1970 gab es im Ständerat noch keinen einzigen Berufspolitiker, heute sind 55 Prozent der Ständeräte Vollzeitpolitiker. Auch im Nationalrat geben heute ein Drittel der gewählten Politikerinnen und Politiker an, das Amt als Beruf auszuüben.
So weit ist es in den kantonalen und kommunalen Parlamenten (noch) nicht. Aber ein Trend zeigt sich auch hier deutlich: Immer weniger wollen ein Amt als Politiker ausüben. Und wer gewählt ist, bleibt oft nicht lange im Amt. Nur ein Beispiel: Im St.Galler Stadtparlament sind in den ersten zwei Jahren der Amtszeit 2013/16 bereits 19 der 63 Parlamentarier zurückgetreten. Ein Sitz der BDP ist sogar vakant.
Die Denkfabrik Avenir Suisse hat das Thema Milizpolitik aufgegriffen und fragt in einem Buch, ob das Freiwilligenprinzip noch Zukunft hat. Angeregt wird unter anderem die Schaffung eines «Bürgerdienstes». Der «Bürgerdienst» wäre ein «aktives Bekenntnis zur Milizkultur und könnte sich auf Dauer als der liberalere und eigenbestimmtere Weg erweisen als das Festhalten am Status quo», so Avenir Suisse-Vizedirektor Andreas Müller. «Bei einer fortschreitenden Erosion der Milizkultur würden dem Staat nämlich immer mehr Aufgaben zufallen, die unpassend besetzte und überforderte Milizbehörden nicht mehr bewältigen können.»
Eine ähnliche Idee ist der Amtszwang, also die Verpflichtung ein Amt anzunehmen, wenn man gewählt wird. Appenzell Ausserrhoden hat einen solchen Amtszwang 1996 abgeschafft, St.Gallen 2003. Ebenfalls keinen Amtszwang kennen die Kantone Thurgau und Glarus.

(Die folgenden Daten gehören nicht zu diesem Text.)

[src/rtl/mpa_pkg.sv]
`default_nettype none
// ----------------------------------------------------------------------------
// mpa_pkg
// Shared constants, types and helpers of the max pooling with argmax block.
// ----------------------------------------------------------------------------
package mpa_pkg;

  localparam int DATA_BITS    = 16;
  localparam int INDEX_BITS   = 28;
  localparam int MAX_WIDTH    = 1024;
  localparam int COL_BITS     = $clog2(MAX_WIDTH);
  localparam int MAX_WINDOW   = 16;
  localparam int WIN_BITS     = $clog2(MAX_WINDOW);
  localparam int MAX_CHANNELS = 256;
  localparam int CHAN_BITS    = $clog2(MAX_CHANNELS);

  localparam int DIM_BITS  = 11;
  localparam int CNT_BITS  = 9;
  localparam int WSZ_BITS  = 5;
  localparam int CFG_BITS  = 11;
  localparam int CIDX_BITS = 3;

  localparam logic [CIDX_BITS-1:0] REG_IN_HEIGHT     = 3'd0;
  localparam logic [CIDX_BITS-1:0] REG_IN_WIDTH      = 3'd1;
  localparam logic [CIDX_BITS-1:0] REG_CHANNEL_COUNT = 3'd2;
  localparam logic [CIDX_BITS-1:0] REG_WINDOW_HEIGHT = 3'd3;
  localparam logic [CIDX_BITS-1:0] REG_WINDOW_WIDTH  = 3'd4;

  localparam logic [DIM_BITS-1:0] RESET_IN_HEIGHT     = 11'd28;
  localparam logic [DIM_BITS-1:0] RESET_IN_WIDTH      = 11'd28;
  localparam logic [CNT_BITS-1:0] RESET_CHANNEL_COUNT = 9'd1;
  localparam logic [WSZ_BITS-1:0] RESET_WINDOW_HEIGHT = 5'd2;
  localparam logic [WSZ_BITS-1:0] RESET_WINDOW_WIDTH  = 5'd2;

  typedef struct packed {
    logic [DIM_BITS-1:0] height;
    logic [DIM_BITS-1:0] width;
    logic [CNT_BITS-1:0] channels;
    logic [WSZ_BITS-1:0] win_height;
    logic [WSZ_BITS-1:0] win_width;
  } geom_t;

  typedef struct packed {
    logic [COL_BITS-1:0]          slot;
    logic signed [DATA_BITS-1:0]  sample;
    logic [INDEX_BITS-1:0]        flat;
    logic                         first;
    logic                         emit;
    logic                         last;
  } scan_t;

  typedef struct packed {
    logic signed [DATA_BITS-1:0] max_value;
    logic [INDEX_BITS-1:0]       source;
  } entry_t;

  // A zero reads as one, anything above the bound reads as the bound.
  function automatic logic [DIM_BITS-1:0] clamp_reg(input logic [DIM_BITS-1:0] value,
                                                    input logic [DIM_BITS-1:0] bound);
    logic [DIM_BITS-1:0] result;
    if (value == '0) begin
      result = {{(DIM_BITS-1){1'b0}}, 1'b1};
    end else if (value > bound) begin
      result = bound;
    end else begin
      result = value;
    end
    return result;
  endfunction

endpackage
`default_nettype wire

[src/rtl/mpa_scan.sv]
`default_nettype none
// ----------------------------------------------------------------------------
// mpa_scan
// Scan position counters. Tags each accepted sample with its column store
// slot, flat index and window position.
// ----------------------------------------------------------------------------
module mpa_scan (
  input  wire logic                                 clk,
  input  wire logic                                 rst,
  input  wire mpa_pkg::geom_t                       geom,
  input  wire logic                                 accept,
  input  wire logic signed [mpa_pkg::DATA_BITS-1:0] sample,
  output mpa_pkg::scan_t                            req
);

  logic [mpa_pkg::COL_BITS-1:0]   col_pos;
  logic [mpa_pkg::COL_BITS-1:0]   row_pos;
  logic [mpa_pkg::CHAN_BITS-1:0]  channel_pos;
  logic [mpa_pkg::WIN_BITS-1:0]   row_in_window;
  logic [mpa_pkg::WIN_BITS-1:0]   col_in_window;
  logic [mpa_pkg::COL_BITS-1:0]   out_col_pos;
  logic [mpa_pkg::INDEX_BITS-1:0] flat_pos;

  logic row_end;
  logic col_end;
  logic chan_end;
  logic win_last_col;
  logic win_last_row;

  always_comb begin
    row_end  = ({1'b0, col_pos} + 1'b1) >= geom.width;
    col_end  = ({1'b0, row_pos} + 1'b1) >= geom.height;
    chan_end = ({1'b0, channel_pos} + 1'b1) >= geom.channels;
    win_last_col = (({1'b0, col_in_window} + 1'b1) >= geom.win_width) || row_end;
    win_last_row = (({1'b0, row_in_window} + 1'b1) >= geom.win_height) || col_end;

    req.slot   = out_col_pos;
    req.sample = sample;
    req.flat   = flat_pos;
    req.first  = (row_in_window == '0) && (col_in_window == '0);
    req.emit   = win_last_col && win_last_row;
    req.last   = row_end && col_end && chan_end;
  end

  always_ff @(posedge clk) begin
    if (rst) begin
      col_pos       <= '0;
      row_pos       <= '0;
      channel_pos   <= '0;
      row_in_window <= '0;
      col_in_window <= '0;
      out_col_pos   <= '0;
      flat_pos      <= '0;
    end else if (accept) begin
      flat_pos <= flat_pos + 1'b1;
      if (row_end) begin
        col_pos       <= '0;
        col_in_window <= '0;
        out_col_pos   <= '0;
        if (col_end) begin
          row_pos       <= '0;
          row_in_window <= '0;
          if (chan_end) begin
            channel_pos <= '0;
            flat_pos    <= '0;
          end else begin
            channel_pos <= channel_pos + 1'b1;
          end
        end else begin
          row_pos <= row_pos + 1'b1;
          if (win_last_row) begin
            row_in_window <= '0;
          end else begin
            row_in_window <= row_in_window + 1'b1;
          end
        end
      end else begin
        col_pos <= col_pos + 1'b1;
        if (win_last_col) begin
          col_in_window <= '0;
          out_col_pos   <= out_col_pos + 1'b1;
        end else begin
          col_in_window <= col_in_window + 1'b1;
        end
      end
    end
  end

endmodule
`default_nettype wire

Noch nie zur Diskussion stand die Abschaffung des Amtszwanges im Kanton Appenzell Innerrhoden. Landammann Daniel Fässler: «Effektiv zur Anwenung kommt der Amtszwang praktisch nie. Aber er ist ein Sinnbild für etwas, das unsere Gesellschaft prägt, nämlich dass jeder Verantwortung übernehmen soll für die Gemeinschaft.» Doch auch in Innerrhoden wurde die «Dienstverpflichtung» angepasst; 1994 wurde sie gelockert.